* _EXERCISE DIRECTIONS_: Identify each line in the records below that contains the word "dstate", and copy it.

[[ ENTRIES PROVIDED, beginning ]]

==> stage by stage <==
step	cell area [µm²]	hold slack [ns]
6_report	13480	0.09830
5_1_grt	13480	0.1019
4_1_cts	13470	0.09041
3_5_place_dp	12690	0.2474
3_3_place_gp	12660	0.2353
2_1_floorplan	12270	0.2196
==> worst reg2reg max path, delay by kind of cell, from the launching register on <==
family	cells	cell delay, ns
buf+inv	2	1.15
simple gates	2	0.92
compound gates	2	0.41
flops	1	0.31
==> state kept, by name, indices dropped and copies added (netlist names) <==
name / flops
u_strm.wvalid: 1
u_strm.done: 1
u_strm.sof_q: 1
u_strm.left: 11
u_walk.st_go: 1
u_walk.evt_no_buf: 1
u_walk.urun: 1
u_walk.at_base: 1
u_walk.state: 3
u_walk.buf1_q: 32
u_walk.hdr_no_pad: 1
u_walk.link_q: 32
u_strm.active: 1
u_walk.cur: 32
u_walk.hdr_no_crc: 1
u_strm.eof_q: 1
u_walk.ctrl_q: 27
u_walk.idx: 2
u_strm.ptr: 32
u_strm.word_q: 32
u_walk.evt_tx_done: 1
## src/rtl/mbist_pkg.sv

```systemverilog
package mbist_pkg;

    typedef enum logic [3:0] {
        ST_IDLE,
        ST_BUS_WR, ST_BUS_RQ, ST_BUS_WT,
        ST_DAT_WR, ST_DAT_RQ, ST_DAT_WT,
        ST_ADR_WR, ST_ADR_RQ, ST_ADR_WT,
        ST_DONE
    } bist_state_e;

    localparam logic [31:0] TOGGLE_LO = 32'hAAAAAAAA;
    localparam logic [31:0] TOGGLE_HI = 32'h55555555;

    localparam logic [31:0] DGEN_MUL = 32'd1664525;
    localparam logic [31:0] DGEN_ADD = 32'd1013904223;
    localparam logic [15:0] AGEN_MUL = 16'd25173;
    localparam logic [15:0] AGEN_ADD = 16'd13849;

    function automatic logic [31:0] data_next(input logic [31:0] x);
        return DGEN_MUL * x + DGEN_ADD;
    endfunction

    function automatic logic [15:0] addr_next(input logic [15:0] x, input logic rnd);
        return rnd ? (AGEN_MUL * x + AGEN_ADD) : (x + 16'd1);
    endfunction

endpackage

```

## src/rtl/mbist_errcnt.sv

```systemverilog
module mbist_errcnt #(
    parameter int ERR_W = 20
) (
    input  logic             clk,
    input  logic             rst_n,
    input  logic             clr,
    input  logic             inc,
    output logic [ERR_W-1:0] cnt
);
    localparam logic [ERR_W-1:0] CNT_MAX = {ERR_W{1'b1}};

    always_ff @(posedge clk) begin
        if (!rst_n)             cnt <= '0;
        else if (clr)           cnt <= '0;
        else if (inc && cnt != CNT_MAX) cnt <= cnt + 1'b1;
    end

    // never wraps back to a smaller value without a clear
    p_no_wrap_r7: assert property (@(posedge clk) disable iff (!rst_n)
        !clr |=> cnt >= $past(cnt));

    // a full counter stays full
    p_hold_max_r7: assert property (@(posedge clk) disable iff (!rst_n)
        (cnt == CNT_MAX && !clr) |=> cnt == CNT_MAX);

endmodule

```

## src/rtl/mbist_patgen.sv

```systemverilog
module mbist_patgen (
    input  logic        clk,
    input  logic        rst_n,
    input  logic        load,
    input  logic        step,
    input  logic        rnd,
    output logic [31:0] dval,
    output logic [15:0] aval
);
    import mbist_pkg::*;

    logic [31:0] dstate;
    logic [15:0] astate;

    assign dval = data_next(dstate);
    assign aval = addr_next(astate, rnd);

    always_ff @(posedge clk) begin
        if (!rst_n || load) begin
            dstate <= '0;
            astate <= '0;
        end else if (step) begin
            dstate <= dval;
            astate <= aval;
        end
    end

endmodule

```

## src/rtl/mbist_fsm.sv

```systemverilog
module mbist_fsm #(
    parameter int BUS_WORDS  = 128,
    parameter int DATA_WORDS = 524288,
    parameter int ADDR_ITERS = 8192,
    parameter int IDX_W      = 20
) (
    input  logic                    clk,
    input  logic                    rst_n,
    input  logic                    start,
    input  logic                    rvalid,
    output mbist_pkg::bist_state_e  state,
    output logic [IDX_W-1:0]        idx,
    output logic                    hi_pat,
    output logic                    wr_o,
    output logic                    rd_o,
    output logic                    load_o,
    output logic                    step_o,
    output logic                    clr_o
);
    import mbist_pkg::*;

    localparam logic [IDX_W-1:0] BUS_LAST = IDX_W'(BUS_WORDS - 1);
    localparam logic [IDX_W-1:0] DAT_LAST = IDX_W'(DATA_WORDS - 1);
    localparam logic [IDX_W-1:0] ADR_LAST = IDX_W'(ADDR_ITERS - 1);

    bist_state_e      state_n;
    logic [IDX_W-1:0] idx_n;
    logic             hi_n;

    always_ff @(posedge clk) begin
        if (!rst_n) begin
            state  <= ST_IDLE;
            idx    <= '0;
            hi_pat <= 1'b0;
        end else begin
            state  <= state_n;
            idx    <= idx_n;
            hi_pat <= hi_n;
        end
    end

    always_comb begin
        state_n = state;
        idx_n   = idx;
        hi_n    = hi_pat;
        wr_o    = 1'b0;
        rd_o    = 1'b0;
        load_o  = 1'b0;
        step_o  = 1'b0;
        clr_o   = 1'b0;
        unique case (state)
            ST_IDLE, ST_DONE: begin
                if (start) begin
                    state_n = ST_BUS_WR;
                    idx_n   = '0;
                    hi_n    = 1'b0;
                    clr_o   = 1'b1;
                    load_o  = 1'b1;
                end
            end
            ST_BUS_WR: begin
                wr_o = 1'b1;
                if (idx == BUS_LAST) begin
                    state_n = ST_BUS_RQ;
                    idx_n   = '0;
                end else begin
                    idx_n = idx + 1'b1;
                end
            end
            ST_BUS_RQ: begin
                rd_o    = 1'b1;
                state_n = ST_BUS_WT;
            end
            ST_BUS_WT: begin
                if (rvalid) begin
                    if (idx != BUS_LAST) begin
                        idx_n   = idx + 1'b1;
                        state_n = ST_BUS_RQ;
                    end else if (!hi_pat) begin
                        idx_n   = '0;
                        hi_n    = 1'b1;
                        state_n = ST_BUS_WR;
                    end else begin
                        idx_n   = '0;
                        load_o  = 1'b1;
                        state_n = ST_DAT_WR;
                    end
                end
            end
            ST_DAT_WR: begin
                wr_o   = 1'b1;
                step_o = 1'b1;
                if (idx == DAT_LAST) begin
                    idx_n   = '0;
                    load_o  = 1'b1;
                    state_n = ST_DAT_RQ;
                end else begin
                    idx_n = idx + 1'b1;
                end
            end
            ST_DAT_RQ: begin
                rd_o    = 1'b1;
                state_n = ST_DAT_WT;
            end
            ST_DAT_WT: begin
                if (rvalid) begin
                    step_o = 1'b1;
                    if (idx == DAT_LAST) begin
                        idx_n   = '0;
                        load_o  = 1'b1;
                        state_n = ST_ADR_WR;
                    end else begin
                        idx_n   = idx + 1'b1;
                        state_n = ST_DAT_RQ;
                    end
                end
            end
            ST_ADR_WR: begin
                wr_o   = 1'b1;
                step_o = 1'b1;
                if (idx == ADR_LAST) begin
                    idx_n   = '0;
                    load_o  = 1'b1;
                    state_n = ST_ADR_RQ;
                end else begin
                    idx_n = idx + 1'b1;
                end
            end
            ST_ADR_RQ: begin
                rd_o    = 1'b1;
                state_n = ST_ADR_WT;
            end
            ST_ADR_WT: begin
                if (rvalid) begin
                    step_o = 1'b1;
                    if (idx == ADR_LAST) begin
                        idx_n   = '0;
                        state_n = ST_DONE;
                    end else begin
                        idx_n   = idx + 1'b1;
                        state_n = ST_ADR_RQ;
                    end
                end
            end
            default: state_n = ST_IDLE;
        endcase
    end

    // the data phase is only entered from the end of the bus phase
    p_phase_order_r10: assert property (@(posedge clk) disable iff (!rst_n)
        (state == ST_DAT_WR && $past(state) != ST_DAT_WR) |-> $past(state) == ST_BUS_WT);

    // the address phase is only entered from the end of the data phase
    p_addr_after_data_r10: assert property (@(posedge clk) disable iff (!rst_n)
        (state == ST_ADR_WR && $past(state) != ST_ADR_WR) |-> $past(state) == ST_DAT_WT);

endmodule

```

## src/rtl/mem_bist_engine.sv

```systemverilog
module mem_bist_engine #(
    parameter int ADDR_W     = 22,
    parameter int BUS_WORDS  = 128,
    parameter int DATA_WORDS = 524288,
    parameter int ADDR_ITERS = 8192,
    parameter int ERR_W      = 20
) (
    input  logic              clk,
    input  logic              rst_n,
    input  logic              start,
    input  logic              addr_rand,
    output logic [ADDR_W-1:0] mem_addr,
    output logic [31:0]       mem_wdata,
    output logic              mem_we,
    output logic              mem_re,
    input  logic [31:0]       mem_rdata,
    input  logic              mem_rvalid,
    output logic              done,
    output logic              pass,
    output logic [ERR_W-1:0]  err_bus,
    output logic [ERR_W-1:0]  err_data,
    output logic [ERR_W-1:0]  err_addr
);
    import mbist_pkg::*;

    localparam int MAX_WORDS = (DATA_WORDS > BUS_WORDS)
                             ? ((DATA_WORDS > ADDR_ITERS) ? DATA_WORDS : ADDR_ITERS)
                             : ((BUS_WORDS > ADDR_ITERS) ? BUS_WORDS : ADDR_ITERS);
    localparam int IDX_W     = $clog2(MAX_WORDS + 1);
    localparam int NUM_PH    = 3;

    bist_state_e      state;
    logic [IDX_W-1:0] idx;
    logic             hi_pat, wr, rd, gen_load, gen_step, cnt_clr;
    logic             rnd_mode;
    logic [31:0]      dval;
    logic [15:0]      aval;
    logic [31:0]      expect_w;
    logic             miss;
    logic [NUM_PH-1:0]    ph_inc;
    logic [ERR_W-1:0]     cnt_arr [NUM_PH];

    mbist_fsm #(
        .BUS_WORDS (BUS_WORDS),
        .DATA_WORDS(DATA_WORDS),
        .ADDR_ITERS(ADDR_ITERS),
        .IDX_W     (IDX_W)
    ) u_fsm (
        .clk   (clk),
        .rst_n (rst_n),
        .start (start),
        .rvalid(mem_rvalid),
        .state (state),
        .idx   (idx),
        .hi_pat(hi_pat),
        .wr_o  (wr),
        .rd_o  (rd),
        .load_o(gen_load),
        .step_o(gen_step),
        .clr_o (cnt_clr)
    );

    always_ff @(posedge clk) begin
        if (!rst_n)       rnd_mode <= 1'b0;
        else if (cnt_clr) rnd_mode <= addr_rand;
    end

    mbist_patgen u_gen (
        .clk  (clk),
        .rst_n(rst_n),
        .load (gen_load),
        .step (gen_step),
        .rnd  (rnd_mode),
        .dval (dval),
        .aval (aval)
    );

    always_comb begin
        mem_addr = '0;
        expect_w = '0;
        unique case (state)
            ST_BUS_WR, ST_BUS_RQ, ST_BUS_WT: begin
                mem_addr = ADDR_W'(idx);
                expect_w = hi_pat ? TOGGLE_HI : TOGGLE_LO;
            end
            ST_DAT_WR, ST_DAT_RQ, ST_DAT_WT: begin
                mem_addr = ADDR_W'(idx);
                expect_w = dval;
            end
            ST_ADR_WR, ST_ADR_RQ, ST_ADR_WT: begin
                mem_addr = ADDR_W'(aval);
                expect_w = 32'(idx);
            end
            default: begin
                mem_addr = '0;
                expect_w = '0;
            end
        endcase
    end

    assign mem_we    = wr;
    assign mem_re    = rd;
    assign mem_wdata = wr ? expect_w : '0;

    assign miss = (state == ST_ADR_WT) ? (mem_rdata[15:0] != expect_w[15:0])
                                       : (mem_rdata != expect_w);

    assign ph_inc[0] = (state == ST_BUS_WT) && mem_rvalid && miss;
    assign ph_inc[1] = (state == ST_DAT_WT) && mem_rvalid && miss;
    assign ph_inc[2] = (state == ST_ADR_WT) && mem_rvalid && miss;

    for (genvar g = 0; g < NUM_PH; g++) begin : g_cnt
        mbist_errcnt #(.ERR_W(ERR_W)) u_cnt (
            .clk  (clk),
            .rst_n(rst_n),
            .clr  (cnt_clr),
            .inc  (ph_inc[g]),
            .cnt  (cnt_arr[g])
        );
    end

    assign err_bus  = cnt_arr[0];
    assign err_data = cnt_arr[1];
    assign err_addr = cnt_arr[2];
    assign done     = (state == ST_DONE);
    assign pass     = done && (err_bus == '0) && (err_data == '0) && (err_addr == '0);

    // results stay frozen after completion until a new start
    p_done_hold_r1: assert property (@(posedge clk) disable iff (!rst_n)
        (done && !start) |=> (done && $stable(err_bus) && $stable(err_data) && $stable(err_addr)));

    // a start pulse launches a run with cleared counts
    p_start_clears_r1: assert property (@(posedge clk) disable iff (!rst_n)
        ((state == ST_IDLE || done) && start) |=> (!done && err_bus == '0 && err_data == '0 && err_addr == '0));

    // bus phase accesses stay in the toggle window
    p_bus_range_r3: assert property (@(posedge clk) disable iff (!rst_n)
        ((mem_we || mem_re) && state inside {ST_BUS_WR, ST_BUS_RQ}) |-> (mem_addr < ADDR_W'(BUS_WORDS)));

    // a read waiting for data blocks any new access
    p_one_outstanding_r2: assert property (@(posedge clk) disable iff (!rst_n)
        (state inside {ST_BUS_WT, ST_DAT_WT, ST_ADR_WT} && !mem_rvalid) |=> !(mem_re || mem_we));

endmodule

```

[[ ENTRIES PROVIDED, end ]]

* _ANSWER BOX_:
    logic [31:0] dstate;
    assign dval = data_next(dstate);
            dstate <= '0;
            dstate <= dval;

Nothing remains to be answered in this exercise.